Latina, 12 novembre 2004

COMUNICATO STAMPA

E’ bene che si sia acquisita finalmente la consapevolezza del fatto che ormai le mafie si sono trasformate in “impresa” e che vengano responsabilizzati – per controllare flussi finanziari, contabilità, passaggi di proprietà, concessioni edilizie e quant’altro – sindaci, commercialisti, notai e direttori di banche.
Ma si è proprio sicuri che le stesse mafie continuino ad usare i canali “tradizionali” per il riciclaggio del denaro sporco?
Noi temiamo, dopo aver consultato al riguardo persone altamente competenti, che oggi il riciclaggio possa avvenire con metodi cosiddetti “antichi”: quelli dello “spallone” e delle “valigette”, tanto per intenderci.

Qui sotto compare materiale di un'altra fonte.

## src/rtl/mcpu_ram_arb.sv

```systemverilog
`default_nettype none
// ============================================================================
// Module      : mcpu_ram_arb
// Description : Shared-RAM arbiter between a main CPU and a video/DMA reader.
//               DMA has priority, but a pending CPU cycle is granted after at
//               most DMA_MAX back-to-back DMA accesses.
// Revision    : 1.0 - initial release
// ============================================================================
module mcpu_ram_arb #(
    parameter int AW      = 12,
    parameter int DMA_MAX = 4
) (
    input  logic          clk_sys,
    input  logic          reset,

    input  logic          cpu_cs,
    input  logic          cpu_rd,
    input  logic          cpu_wr,
    input  logic [AW-1:0] cpu_ab,
    input  logic [7:0]    cpu_dout,
    output logic [7:0]    cpu_din,
    output logic          cpu_wait_n,

    input  logic          dma_req,
    input  logic [AW-1:0] dma_addr,
    output logic          dma_ack,
    output logic [7:0]    dma_data,

    output logic [AW-1:0] ram_addr,
    output logic          ram_we,
    output logic [7:0]    ram_wdata,
    input  logic [7:0]    ram_rdata
);

    localparam logic [2:0] c_IDLE     = 3'd0;
    localparam logic [2:0] c_CPU_ACC  = 3'd1;
    localparam logic [2:0] c_CPU_DONE = 3'd2;
    localparam logic [2:0] c_DMA_ACC  = 3'd3;
    localparam logic [2:0] c_DMA_DONE = 3'd4;

    // Out-of-range values are clamped so the 4-bit fairness counter can reach the limit.
    localparam int         c_DMA_MAX_CL = (DMA_MAX < 1) ? 1 : ((DMA_MAX > 15) ? 15 : DMA_MAX);
    localparam logic [3:0] c_DMA_MAX    = 4'(c_DMA_MAX_CL);

    logic [2:0] r_state;
    logic [2:0] w_state_nxt;
    logic       r_served;
    logic [3:0] r_dcnt;
    logic [7:0] r_cpu_din;
    logic [7:0] r_dma_data;
    logic       r_dma_ack;
    logic [7:0] r_wdata;

    logic       w_cpu_req;
    logic       w_cpu_pend;
    logic       w_cpu_wins;

    assign w_cpu_req  = cpu_cs & (cpu_rd | cpu_wr);
    assign w_cpu_pend = w_cpu_req & ~r_served;
    assign w_cpu_wins = w_cpu_pend & (~dma_req | (r_dcnt == c_DMA_MAX));

    assign cpu_wait_n = reset | ~w_cpu_pend;
    assign cpu_din    = r_cpu_din;
    assign dma_data   = r_dma_data;
    assign dma_ack    = r_dma_ack;

    always_comb begin
        w_state_nxt = r_state;
        ram_addr    = dma_addr;
        ram_wdata   = r_wdata;
        ram_we      = 1'b0;
        case (r_state)
            c_IDLE: begin
                if (w_cpu_wins) begin
                    w_state_nxt = c_CPU_ACC;
                end else if (dma_req) begin
                    w_state_nxt = c_DMA_ACC;
                end
            end
            c_CPU_ACC: begin
                w_state_nxt = c_CPU_DONE;
                ram_addr    = cpu_ab;
                // A reset landing on the access cycle must not let the write through.
                if (!reset) begin
                    ram_wdata = cpu_dout;
                    ram_we    = cpu_wr;
                end
            end
            c_CPU_DONE: w_state_nxt = c_IDLE;
            c_DMA_ACC:  w_state_nxt = c_DMA_DONE;
            c_DMA_DONE: w_state_nxt = c_IDLE;
            default:    w_state_nxt = c_IDLE;
        endcase
    end

    always_ff @(posedge clk_sys) begin
        if (reset) begin
            r_state    <= c_IDLE;
            r_served   <= 1'b0;
            r_dcnt     <= 4'd0;
            r_cpu_din  <= 8'h00;
            r_dma_data <= 8'h00;
            r_dma_ack  <= 1'b0;
            r_wdata    <= 8'h00;
        end else begin
            r_state   <= w_state_nxt;
            r_dma_ack <= (r_state == c_DMA_DONE);

            if (r_state == c_CPU_ACC) begin
                r_wdata <= cpu_dout;
            end

            if (r_state == c_CPU_DONE && cpu_rd) begin
                r_cpu_din <= ram_rdata;
            end

            if (r_state == c_DMA_DONE) begin
                r_dma_data <= ram_rdata;
            end

            // Served sticks for the rest of the bus cycle and drops once the request goes away.
            r_served <= w_cpu_req & (r_served | (r_state == c_CPU_DONE));

            if (r_state == c_CPU_DONE) begin
                r_dcnt <= 4'd0;
            end else if (r_state == c_DMA_DONE && w_cpu_pend && r_dcnt != c_DMA_MAX) begin
                r_dcnt <= r_dcnt + 4'd1;
            end
        end
    end

endmodule
`default_nettype wire

```
File: config.mk
export PLATFORM = sky130hd
export DESIGN_NAME = mc_ctrl_hs
export DESIGN_NICKNAME = d
export VERILOG_FILES = /design/src/rtl/mc_ctrl_pkg.sv /design/src/rtl/mc_decode.sv /design/src/rtl/mc_ctrl_hs.sv
export SDC_FILE = /design/constraint.sdc
export NUM_CORES = 1
export LEC_CHECK = 0
export ABC_AREA = 1
export CAP_MARGIN = 20
export CELL_PAD_IN_SITES_DETAIL_PLACEMENT = 1
export CELL_PAD_IN_SITES_GLOBAL_PLACEMENT = 2
export CORE_MARGIN = 2
export CORE_UTILIZATION = 24
export CTS_CLUSTER_DIAMETER = 150
export DETAILED_ROUTE_END_ITERATION = 8
export GPL_ROUTABILITY_DRIVEN = 0
export PLACE_DENSITY_LB_ADDON = 0.08
export SLEW_MARGIN = 20
export SYNTH_ARGS = -nofsm -noshare
export SYNTH_HDL_FRONTEND = slang
export SYNTH_SLANG_ARGS = --single-unit
File: constraint.sdc
create_clock -name clk -period 3.5 [get_ports clk]
set_clock_uncertainty 0.1 [all_clocks]
set_input_delay 0.875 -clock clk [delete_from_list [all_inputs] [get_ports clk]]
set_output_delay 0.875 -clock clk [all_outputs]
set_load 0.005 [all_outputs]
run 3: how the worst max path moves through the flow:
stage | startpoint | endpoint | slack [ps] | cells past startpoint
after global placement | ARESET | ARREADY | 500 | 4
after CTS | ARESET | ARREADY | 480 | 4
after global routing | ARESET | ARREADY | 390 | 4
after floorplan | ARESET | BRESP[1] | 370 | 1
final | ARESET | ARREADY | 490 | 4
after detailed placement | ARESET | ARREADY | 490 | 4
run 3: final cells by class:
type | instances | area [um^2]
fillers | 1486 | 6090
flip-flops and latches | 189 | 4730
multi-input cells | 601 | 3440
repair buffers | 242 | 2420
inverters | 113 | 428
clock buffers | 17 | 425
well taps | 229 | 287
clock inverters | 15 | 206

C’è, poi, un dato che ci sconcerta: DIA, DDA e DNA, stando ai loro rapporti, sembrano maggiormente informate sul livello di penetrazione della criminalità organizzata nel nostro tessuto economico. Sarebbe pertanto opportuno che il Prefetto decreti la nomina di loro rappresentanti nel Comitato per la sicurezza?